● **Data provided**:
====
--- src/rtl/core/mq_pkg.sv ---
// Package for the middle insert queue: sizes, command and status codes,
// ring pointer arithmetic and the memory port bundle.
// No dependencies.
package mq_pkg;

    // Total number of entries the queue can hold.
    localparam int CAPACITY   = 1024;
    // Each half holds at most this many entries.
    localparam int HALF_DEPTH = (CAPACITY + 1) / 2;
    localparam int PTR_W      = (HALF_DEPTH > 1) ? $clog2(HALF_DEPTH) : 1;
    localparam int CNT_W      = $clog2(HALF_DEPTH + 1);
    localparam int TOT_W      = $clog2(CAPACITY + 1);
    localparam int SUM_W      = CNT_W + 1;

    // Fixed field widths.
    localparam int ID_W     = 32;
    localparam int KIND_W   = 2;
    localparam int STATUS_W = 2;
    localparam int SIZE_W   = 11;

    // Command codes.
    localparam logic [KIND_W-1:0] KIND_PUSH_BACK = 2'd0;
    localparam logic [KIND_W-1:0] KIND_PUSH_MID  = 2'd1;
    localparam logic [KIND_W-1:0] KIND_POP       = 2'd2;
    localparam logic [KIND_W-1:0] KIND_UNUSED    = 2'd3;

    // Status codes.
    localparam logic [STATUS_W-1:0] STATUS_DONE      = 2'd0;
    localparam logic [STATUS_W-1:0] STATUS_POP_EMPTY = 2'd1;
    localparam logic [STATUS_W-1:0] STATUS_PUSH_FULL = 2'd2;

    // One memory port set: a write port and a read address.
    typedef struct packed {
        logic             we;
        logic [PTR_W-1:0] waddr;
        logic [ID_W-1:0]  wdata;
        logic [PTR_W-1:0] raddr;
    } t_ram_port;

    // Ring position a + b, modulo the half depth; b never exceeds the depth,
    // so one compare and subtract is enough.
    function automatic logic [PTR_W-1:0] ring_add(input logic [PTR_W-1:0] a,
                                                  input logic [CNT_W-1:0] b);
        logic [SUM_W-1:0] s;
        s = {{(SUM_W-PTR_W){1'b0}}, a} + {1'b0, b};
        if (s >= SUM_W'(HALF_DEPTH)) begin
            s = s - SUM_W'(HALF_DEPTH);
        end
        return s[PTR_W-1:0];
    endfunction

endpackage
**config.mk**
```make
export PLATFORM = sky130hd
export DESIGN_NAME = block_motion_detector
export DESIGN_NICKNAME = d
export VERILOG_FILES = /design/src/sv/bmd_pkg.sv /design/src/sv/bmd_ram.sv /design/src/sv/bmd_div.sv /design/src/sv/bmd_geom.sv /design/src/sv/block_motion_detector.sv
export SDC_FILE = /design/constraint.sdc
export NUM_CORES = 2
export LEC_CHECK = 0
export BUFFER_PORTS_ARGS = -buffer_cell sky130_fd_sc_hd__buf_2
export CORE_MARGIN = 2
export CORE_UTILIZATION = 65
export CTS_BUF_LIST = sky130_fd_sc_hd__clkbuf_4
export DETAILED_ROUTE_END_ITERATION = 8
export PLACE_DENSITY_LB_ADDON = 0.25
export SLEW_MARGIN = 20
export SYNTH_ARGS = -nofsm -noshare
export SYNTH_HDL_FRONTEND = slang
export SYNTH_SLANG_ARGS = --single-unit
```
**constraint.sdc**
```tcl
create_clock -name i_clk -period 7.25 [get_ports i_clk]
set_clock_uncertainty 0.2 [all_clocks]
set_input_delay 0 -clock i_clk [delete_from_list [all_inputs] [get_ports i_clk]]
set_output_delay 0 -clock i_clk [all_outputs]
set_load 0.02 [all_outputs]
```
====
● **Aim of the task**:
Return every record above exactly as it appears.

● **Reply**:
--- src/rtl/core/mq_pkg.sv ---
// Package for the middle insert queue: sizes, command and status codes,
// ring pointer arithmetic and the memory port bundle.
// No dependencies.
package mq_pkg;

    // Total number of entries the queue can hold.
    localparam int CAPACITY   = 1024;
    // Each half holds at most this many entries.
    localparam int HALF_DEPTH = (CAPACITY + 1) / 2;
    localparam int PTR_W      = (HALF_DEPTH > 1) ? $clog2(HALF_DEPTH) : 1;
    localparam int CNT_W      = $clog2(HALF_DEPTH + 1);
    localparam int TOT_W      = $clog2(CAPACITY + 1);
    localparam int SUM_W      = CNT_W + 1;

    // Fixed field widths.
    localparam int ID_W     = 32;
    localparam int KIND_W   = 2;
    localparam int STATUS_W = 2;
    localparam int SIZE_W   = 11;

    // Command codes.
    localparam logic [KIND_W-1:0] KIND_PUSH_BACK = 2'd0;
    localparam logic [KIND_W-1:0] KIND_PUSH_MID  = 2'd1;
    localparam logic [KIND_W-1:0] KIND_POP       = 2'd2;
    localparam logic [KIND_W-1:0] KIND_UNUSED    = 2'd3;

    // Status codes.
    localparam logic [STATUS_W-1:0] STATUS_DONE      = 2'd0;
    localparam logic [STATUS_W-1:0] STATUS_POP_EMPTY = 2'd1;
    localparam logic [STATUS_W-1:0] STATUS_PUSH_FULL = 2'd2;

    // One memory port set: a write port and a read address.
    typedef struct packed {
        logic             we;
        logic [PTR_W-1:0] waddr;
        logic [ID_W-1:0]  wdata;
        logic [PTR_W-1:0] raddr;
    } t_ram_port;

    // Ring position a + b, modulo the half depth; b never exceeds the depth,
    // so one compare and subtract is enough.
    function automatic logic [PTR_W-1:0] ring_add(input logic [PTR_W-1:0] a,
                                                  input logic [CNT_W-1:0] b);
        logic [SUM_W-1:0] s;
        s = {{(SUM_W-PTR_W){1'b0}}, a} + {1'b0, b};
        if (s >= SUM_W'(HALF_DEPTH)) begin
            s = s - SUM_W'(HALF_DEPTH);
        end
        return s[PTR_W-1:0];
    endfunction

endpackage
**config.mk**
```make
export PLATFORM = sky130hd
export DESIGN_NAME = block_motion_detector
export DESIGN_NICKNAME = d
export VERILOG_FILES = /design/src/sv/bmd_pkg.sv /design/src/sv/bmd_ram.sv /design/src/sv/bmd_div.sv /design/src/sv/bmd_geom.sv /design/src/sv/block_motion_detector.sv
export SDC_FILE = /design/constraint.sdc
export NUM_CORES = 2
export LEC_CHECK = 0
export BUFFER_PORTS_ARGS = -buffer_cell sky130_fd_sc_hd__buf_2
export CORE_MARGIN = 2
export CORE_UTILIZATION = 65
export CTS_BUF_LIST = sky130_fd_sc_hd__clkbuf_4
export DETAILED_ROUTE_END_ITERATION = 8
export PLACE_DENSITY_LB_ADDON = 0.25
export SLEW_MARGIN = 20
export SYNTH_ARGS = -nofsm -noshare
export SYNTH_HDL_FRONTEND = slang
export SYNTH_SLANG_ARGS = --single-unit
```
**constraint.sdc**
```tcl
create_clock -name i_clk -period 7.25 [get_ports i_clk]
set_clock_uncertainty 0.2 [all_clocks]
set_input_delay 0 -clock i_clk [delete_from_list [all_inputs] [get_ports i_clk]]
set_output_delay 0 -clock i_clk [all_outputs]
set_load 0.02 [all_outputs]
```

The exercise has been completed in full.